Work task:
Can you print every record below exactly as written?

Start of Data records

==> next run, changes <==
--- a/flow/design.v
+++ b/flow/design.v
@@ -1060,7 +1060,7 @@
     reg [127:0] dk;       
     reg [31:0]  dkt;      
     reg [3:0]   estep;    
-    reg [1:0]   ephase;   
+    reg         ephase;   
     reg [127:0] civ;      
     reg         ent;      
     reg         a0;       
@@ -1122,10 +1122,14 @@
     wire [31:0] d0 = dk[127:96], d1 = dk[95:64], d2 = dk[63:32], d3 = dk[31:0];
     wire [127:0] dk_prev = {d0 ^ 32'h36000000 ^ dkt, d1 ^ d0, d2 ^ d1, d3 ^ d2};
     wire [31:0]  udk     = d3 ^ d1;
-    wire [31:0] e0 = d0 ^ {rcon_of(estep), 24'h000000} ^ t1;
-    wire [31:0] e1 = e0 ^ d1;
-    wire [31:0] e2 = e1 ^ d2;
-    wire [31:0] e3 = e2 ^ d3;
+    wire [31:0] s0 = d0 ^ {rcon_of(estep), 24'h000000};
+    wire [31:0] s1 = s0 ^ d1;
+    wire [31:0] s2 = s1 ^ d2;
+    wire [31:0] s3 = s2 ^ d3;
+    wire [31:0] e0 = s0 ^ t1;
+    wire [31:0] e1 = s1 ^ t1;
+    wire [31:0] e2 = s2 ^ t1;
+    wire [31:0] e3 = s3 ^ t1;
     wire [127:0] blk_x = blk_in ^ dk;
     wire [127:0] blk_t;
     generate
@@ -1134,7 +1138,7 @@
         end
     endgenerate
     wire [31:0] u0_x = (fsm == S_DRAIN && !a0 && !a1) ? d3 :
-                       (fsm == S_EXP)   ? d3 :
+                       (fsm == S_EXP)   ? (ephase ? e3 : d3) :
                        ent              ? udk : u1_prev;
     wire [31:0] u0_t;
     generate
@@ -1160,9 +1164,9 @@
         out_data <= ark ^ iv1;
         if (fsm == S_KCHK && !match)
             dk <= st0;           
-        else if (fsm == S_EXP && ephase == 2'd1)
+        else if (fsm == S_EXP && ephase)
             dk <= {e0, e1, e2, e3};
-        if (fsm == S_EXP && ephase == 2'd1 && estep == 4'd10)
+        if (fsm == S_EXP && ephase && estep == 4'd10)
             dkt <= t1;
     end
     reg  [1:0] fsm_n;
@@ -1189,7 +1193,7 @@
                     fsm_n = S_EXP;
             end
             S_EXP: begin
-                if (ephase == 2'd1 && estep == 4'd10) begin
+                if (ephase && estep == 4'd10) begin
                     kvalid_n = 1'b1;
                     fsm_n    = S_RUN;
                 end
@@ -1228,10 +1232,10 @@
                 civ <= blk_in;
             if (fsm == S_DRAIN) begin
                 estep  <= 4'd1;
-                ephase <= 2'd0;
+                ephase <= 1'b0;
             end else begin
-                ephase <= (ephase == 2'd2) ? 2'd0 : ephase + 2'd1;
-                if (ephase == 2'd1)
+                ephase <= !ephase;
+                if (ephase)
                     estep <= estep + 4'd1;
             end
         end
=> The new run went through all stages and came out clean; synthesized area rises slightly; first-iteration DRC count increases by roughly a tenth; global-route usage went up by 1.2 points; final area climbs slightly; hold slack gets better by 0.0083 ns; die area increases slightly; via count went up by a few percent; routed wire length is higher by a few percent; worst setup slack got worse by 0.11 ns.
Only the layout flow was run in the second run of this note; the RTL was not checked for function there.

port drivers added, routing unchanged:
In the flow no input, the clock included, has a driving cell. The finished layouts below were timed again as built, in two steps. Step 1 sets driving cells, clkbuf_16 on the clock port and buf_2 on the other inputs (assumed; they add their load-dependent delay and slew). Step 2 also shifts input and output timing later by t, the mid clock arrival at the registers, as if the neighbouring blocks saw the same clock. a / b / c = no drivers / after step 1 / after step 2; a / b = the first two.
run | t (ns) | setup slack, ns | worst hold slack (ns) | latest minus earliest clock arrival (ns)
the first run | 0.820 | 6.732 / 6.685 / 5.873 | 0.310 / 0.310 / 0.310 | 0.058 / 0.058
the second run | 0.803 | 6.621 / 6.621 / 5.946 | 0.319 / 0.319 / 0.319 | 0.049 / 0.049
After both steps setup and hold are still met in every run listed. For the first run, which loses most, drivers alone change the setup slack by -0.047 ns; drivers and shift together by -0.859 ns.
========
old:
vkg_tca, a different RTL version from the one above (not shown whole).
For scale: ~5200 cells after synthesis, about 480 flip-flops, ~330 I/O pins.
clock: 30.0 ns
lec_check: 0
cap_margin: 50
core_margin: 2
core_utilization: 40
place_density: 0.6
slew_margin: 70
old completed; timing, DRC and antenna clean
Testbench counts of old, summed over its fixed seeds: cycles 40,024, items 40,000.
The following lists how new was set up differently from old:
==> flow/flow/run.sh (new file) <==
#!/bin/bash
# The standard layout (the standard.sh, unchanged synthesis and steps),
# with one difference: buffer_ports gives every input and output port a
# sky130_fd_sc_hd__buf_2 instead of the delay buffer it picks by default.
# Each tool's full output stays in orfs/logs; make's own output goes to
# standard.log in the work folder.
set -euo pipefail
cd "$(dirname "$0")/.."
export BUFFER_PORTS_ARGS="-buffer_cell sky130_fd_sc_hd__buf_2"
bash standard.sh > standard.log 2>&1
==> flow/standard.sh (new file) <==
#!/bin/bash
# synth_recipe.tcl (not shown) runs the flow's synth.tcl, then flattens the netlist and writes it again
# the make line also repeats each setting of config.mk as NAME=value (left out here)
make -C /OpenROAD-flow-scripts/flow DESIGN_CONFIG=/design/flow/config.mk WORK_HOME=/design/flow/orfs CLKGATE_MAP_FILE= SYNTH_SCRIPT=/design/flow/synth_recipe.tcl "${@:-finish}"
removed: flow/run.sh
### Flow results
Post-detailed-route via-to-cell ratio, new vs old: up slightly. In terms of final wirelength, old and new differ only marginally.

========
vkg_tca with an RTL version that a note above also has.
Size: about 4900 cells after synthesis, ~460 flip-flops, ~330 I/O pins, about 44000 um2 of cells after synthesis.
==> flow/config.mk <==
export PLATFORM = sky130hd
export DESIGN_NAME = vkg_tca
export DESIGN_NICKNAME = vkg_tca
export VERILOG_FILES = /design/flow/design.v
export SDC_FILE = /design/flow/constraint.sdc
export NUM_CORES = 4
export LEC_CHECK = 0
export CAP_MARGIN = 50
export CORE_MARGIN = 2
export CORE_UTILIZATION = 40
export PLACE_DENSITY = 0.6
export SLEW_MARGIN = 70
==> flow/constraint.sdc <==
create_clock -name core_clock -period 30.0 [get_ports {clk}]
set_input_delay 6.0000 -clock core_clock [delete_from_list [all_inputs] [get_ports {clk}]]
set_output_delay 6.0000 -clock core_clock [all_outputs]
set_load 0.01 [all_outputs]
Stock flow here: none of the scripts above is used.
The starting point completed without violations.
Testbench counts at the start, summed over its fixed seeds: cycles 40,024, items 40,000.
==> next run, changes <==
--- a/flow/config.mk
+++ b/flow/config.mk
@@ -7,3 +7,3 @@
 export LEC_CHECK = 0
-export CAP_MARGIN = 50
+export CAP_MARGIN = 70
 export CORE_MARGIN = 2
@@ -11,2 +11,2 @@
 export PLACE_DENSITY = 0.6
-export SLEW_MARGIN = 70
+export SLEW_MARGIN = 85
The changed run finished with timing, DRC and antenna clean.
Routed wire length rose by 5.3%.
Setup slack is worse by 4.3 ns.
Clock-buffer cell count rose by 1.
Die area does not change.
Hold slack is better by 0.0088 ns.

End of Data records

Solution to the exercise:
==> next run, changes <==
--- a/flow/design.v
+++ b/flow/design.v
@@ -1060,7 +1060,7 @@
     reg [127:0] dk;       
     reg [31:0]  dkt;      
     reg [3:0]   estep;    
-    reg [1:0]   ephase;   
+    reg         ephase;   
     reg [127:0] civ;      
     reg         ent;      
     reg         a0;       
@@ -1122,10 +1122,14 @@
     wire [31:0] d0 = dk[127:96], d1 = dk[95:64], d2 = dk[63:32], d3 = dk[31:0];
     wire [127:0] dk_prev = {d0 ^ 32'h36000000 ^ dkt, d1 ^ d0, d2 ^ d1, d3 ^ d2};
     wire [31:0]  udk     = d3 ^ d1;
-    wire [31:0] e0 = d0 ^ {rcon_of(estep), 24'h000000} ^ t1;
-    wire [31:0] e1 = e0 ^ d1;
-    wire [31:0] e2 = e1 ^ d2;
-    wire [31:0] e3 = e2 ^ d3;
+    wire [31:0] s0 = d0 ^ {rcon_of(estep), 24'h000000};
+    wire [31:0] s1 = s0 ^ d1;
+    wire [31:0] s2 = s1 ^ d2;
+    wire [31:0] s3 = s2 ^ d3;
+    wire [31:0] e0 = s0 ^ t1;
+    wire [31:0] e1 = s1 ^ t1;
+    wire [31:0] e2 = s2 ^ t1;
+    wire [31:0] e3 = s3 ^ t1;
     wire [127:0] blk_x = blk_in ^ dk;
     wire [127:0] blk_t;
     generate
@@ -1134,7 +1138,7 @@
         end
     endgenerate
     wire [31:0] u0_x = (fsm == S_DRAIN && !a0 && !a1) ? d3 :
-                       (fsm == S_EXP)   ? d3 :
+                       (fsm == S_EXP)   ? (ephase ? e3 : d3) :
                        ent              ? udk : u1_prev;
     wire [31:0] u0_t;
     generate
@@ -1160,9 +1164,9 @@
         out_data <= ark ^ iv1;
         if (fsm == S_KCHK && !match)
             dk <= st0;           
-        else if (fsm == S_EXP && ephase == 2'd1)
+        else if (fsm == S_EXP && ephase)
             dk <= {e0, e1, e2, e3};
-        if (fsm == S_EXP && ephase == 2'd1 && estep == 4'd10)
+        if (fsm == S_EXP && ephase && estep == 4'd10)
             dkt <= t1;
     end
     reg  [1:0] fsm_n;
@@ -1189,7 +1193,7 @@
                     fsm_n = S_EXP;
             end
             S_EXP: begin
-                if (ephase == 2'd1 && estep == 4'd10) begin
+                if (ephase && estep == 4'd10) begin
                     kvalid_n = 1'b1;
                     fsm_n    = S_RUN;
                 end
@@ -1228,10 +1232,10 @@
                 civ <= blk_in;
             if (fsm == S_DRAIN) begin
                 estep  <= 4'd1;
-                ephase <= 2'd0;
+                ephase <= 1'b0;
             end else begin
-                ephase <= (ephase == 2'd2) ? 2'd0 : ephase + 2'd1;
-                if (ephase == 2'd1)
+                ephase <= !ephase;
+                if (ephase)
                     estep <= estep + 4'd1;
             end
         end
=> The new run went through all stages and came out clean; synthesized area rises slightly; first-iteration DRC count increases by roughly a tenth; global-route usage went up by 1.2 points; final area climbs slightly; hold slack gets better by 0.0083 ns; die area increases slightly; via count went up by a few percent; routed wire length is higher by a few percent; worst setup slack got worse by 0.11 ns.
Only the layout flow was run in the second run of this note; the RTL was not checked for function there.

port drivers added, routing unchanged:
In the flow no input, the clock included, has a driving cell. The finished layouts below were timed again as built, in two steps. Step 1 sets driving cells, clkbuf_16 on the clock port and buf_2 on the other inputs (assumed; they add their load-dependent delay and slew). Step 2 also shifts input and output timing later by t, the mid clock arrival at the registers, as if the neighbouring blocks saw the same clock. a / b / c = no drivers / after step 1 / after step 2; a / b = the first two.
run | t (ns) | setup slack, ns | worst hold slack (ns) | latest minus earliest clock arrival (ns)
the first run | 0.820 | 6.732 / 6.685 / 5.873 | 0.310 / 0.310 / 0.310 | 0.058 / 0.058
the second run | 0.803 | 6.621 / 6.621 / 5.946 | 0.319 / 0.319 / 0.319 | 0.049 / 0.049
After both steps setup and hold are still met in every run listed. For the first run, which loses most, drivers alone change the setup slack by -0.047 ns; drivers and shift together by -0.859 ns.
========
old:
vkg_tca, a different RTL version from the one above (not shown whole).
For scale: ~5200 cells after synthesis, about 480 flip-flops, ~330 I/O pins.
clock: 30.0 ns
lec_check: 0
cap_margin: 50
core_margin: 2
core_utilization: 40
place_density: 0.6
slew_margin: 70
old completed; timing, DRC and antenna clean
Testbench counts of old, summed over its fixed seeds: cycles 40,024, items 40,000.
The following lists how new was set up differently from old:
==> flow/flow/run.sh (new file) <==
#!/bin/bash
# The standard layout (the standard.sh, unchanged synthesis and steps),
# with one difference: buffer_ports gives every input and output port a
# sky130_fd_sc_hd__buf_2 instead of the delay buffer it picks by default.
# Each tool's full output stays in orfs/logs; make's own output goes to
# standard.log in the work folder.
set -euo pipefail
cd "$(dirname "$0")/.."
export BUFFER_PORTS_ARGS="-buffer_cell sky130_fd_sc_hd__buf_2"
bash standard.sh > standard.log 2>&1
==> flow/standard.sh (new file) <==
#!/bin/bash
# synth_recipe.tcl (not shown) runs the flow's synth.tcl, then flattens the netlist and writes it again
# the make line also repeats each setting of config.mk as NAME=value (left out here)
make -C /OpenROAD-flow-scripts/flow DESIGN_CONFIG=/design/flow/config.mk WORK_HOME=/design/flow/orfs CLKGATE_MAP_FILE= SYNTH_SCRIPT=/design/flow/synth_recipe.tcl "${@:-finish}"
removed: flow/run.sh
### Flow results
Post-detailed-route via-to-cell ratio, new vs old: up slightly. In terms of final wirelength, old and new differ only marginally.

========
vkg_tca with an RTL version that a note above also has.
Size: about 4900 cells after synthesis, ~460 flip-flops, ~330 I/O pins, about 44000 um2 of cells after synthesis.
==> flow/config.mk <==
export PLATFORM = sky130hd
export DESIGN_NAME = vkg_tca
export DESIGN_NICKNAME = vkg_tca
export VERILOG_FILES = /design/flow/design.v
export SDC_FILE = /design/flow/constraint.sdc
export NUM_CORES = 4
export LEC_CHECK = 0
export CAP_MARGIN = 50
export CORE_MARGIN = 2
export CORE_UTILIZATION = 40
export PLACE_DENSITY = 0.6
export SLEW_MARGIN = 70
==> flow/constraint.sdc <==
create_clock -name core_clock -period 30.0 [get_ports {clk}]
set_input_delay 6.0000 -clock core_clock [delete_from_list [all_inputs] [get_ports {clk}]]
set_output_delay 6.0000 -clock core_clock [all_outputs]
set_load 0.01 [all_outputs]
Stock flow here: none of the scripts above is used.
The starting point completed without violations.
Testbench counts at the start, summed over its fixed seeds: cycles 40,024, items 40,000.
==> next run, changes <==
--- a/flow/config.mk
+++ b/flow/config.mk
@@ -7,3 +7,3 @@
 export LEC_CHECK = 0
-export CAP_MARGIN = 50
+export CAP_MARGIN = 70
 export CORE_MARGIN = 2
@@ -11,2 +11,2 @@
 export PLACE_DENSITY = 0.6
-export SLEW_MARGIN = 70
+export SLEW_MARGIN = 85
The changed run finished with timing, DRC and antenna clean.
Routed wire length rose by 5.3%.
Setup slack is worse by 4.3 ns.
Clock-buffer cell count rose by 1.
Die area does not change.
Hold slack is better by 0.0088 ns.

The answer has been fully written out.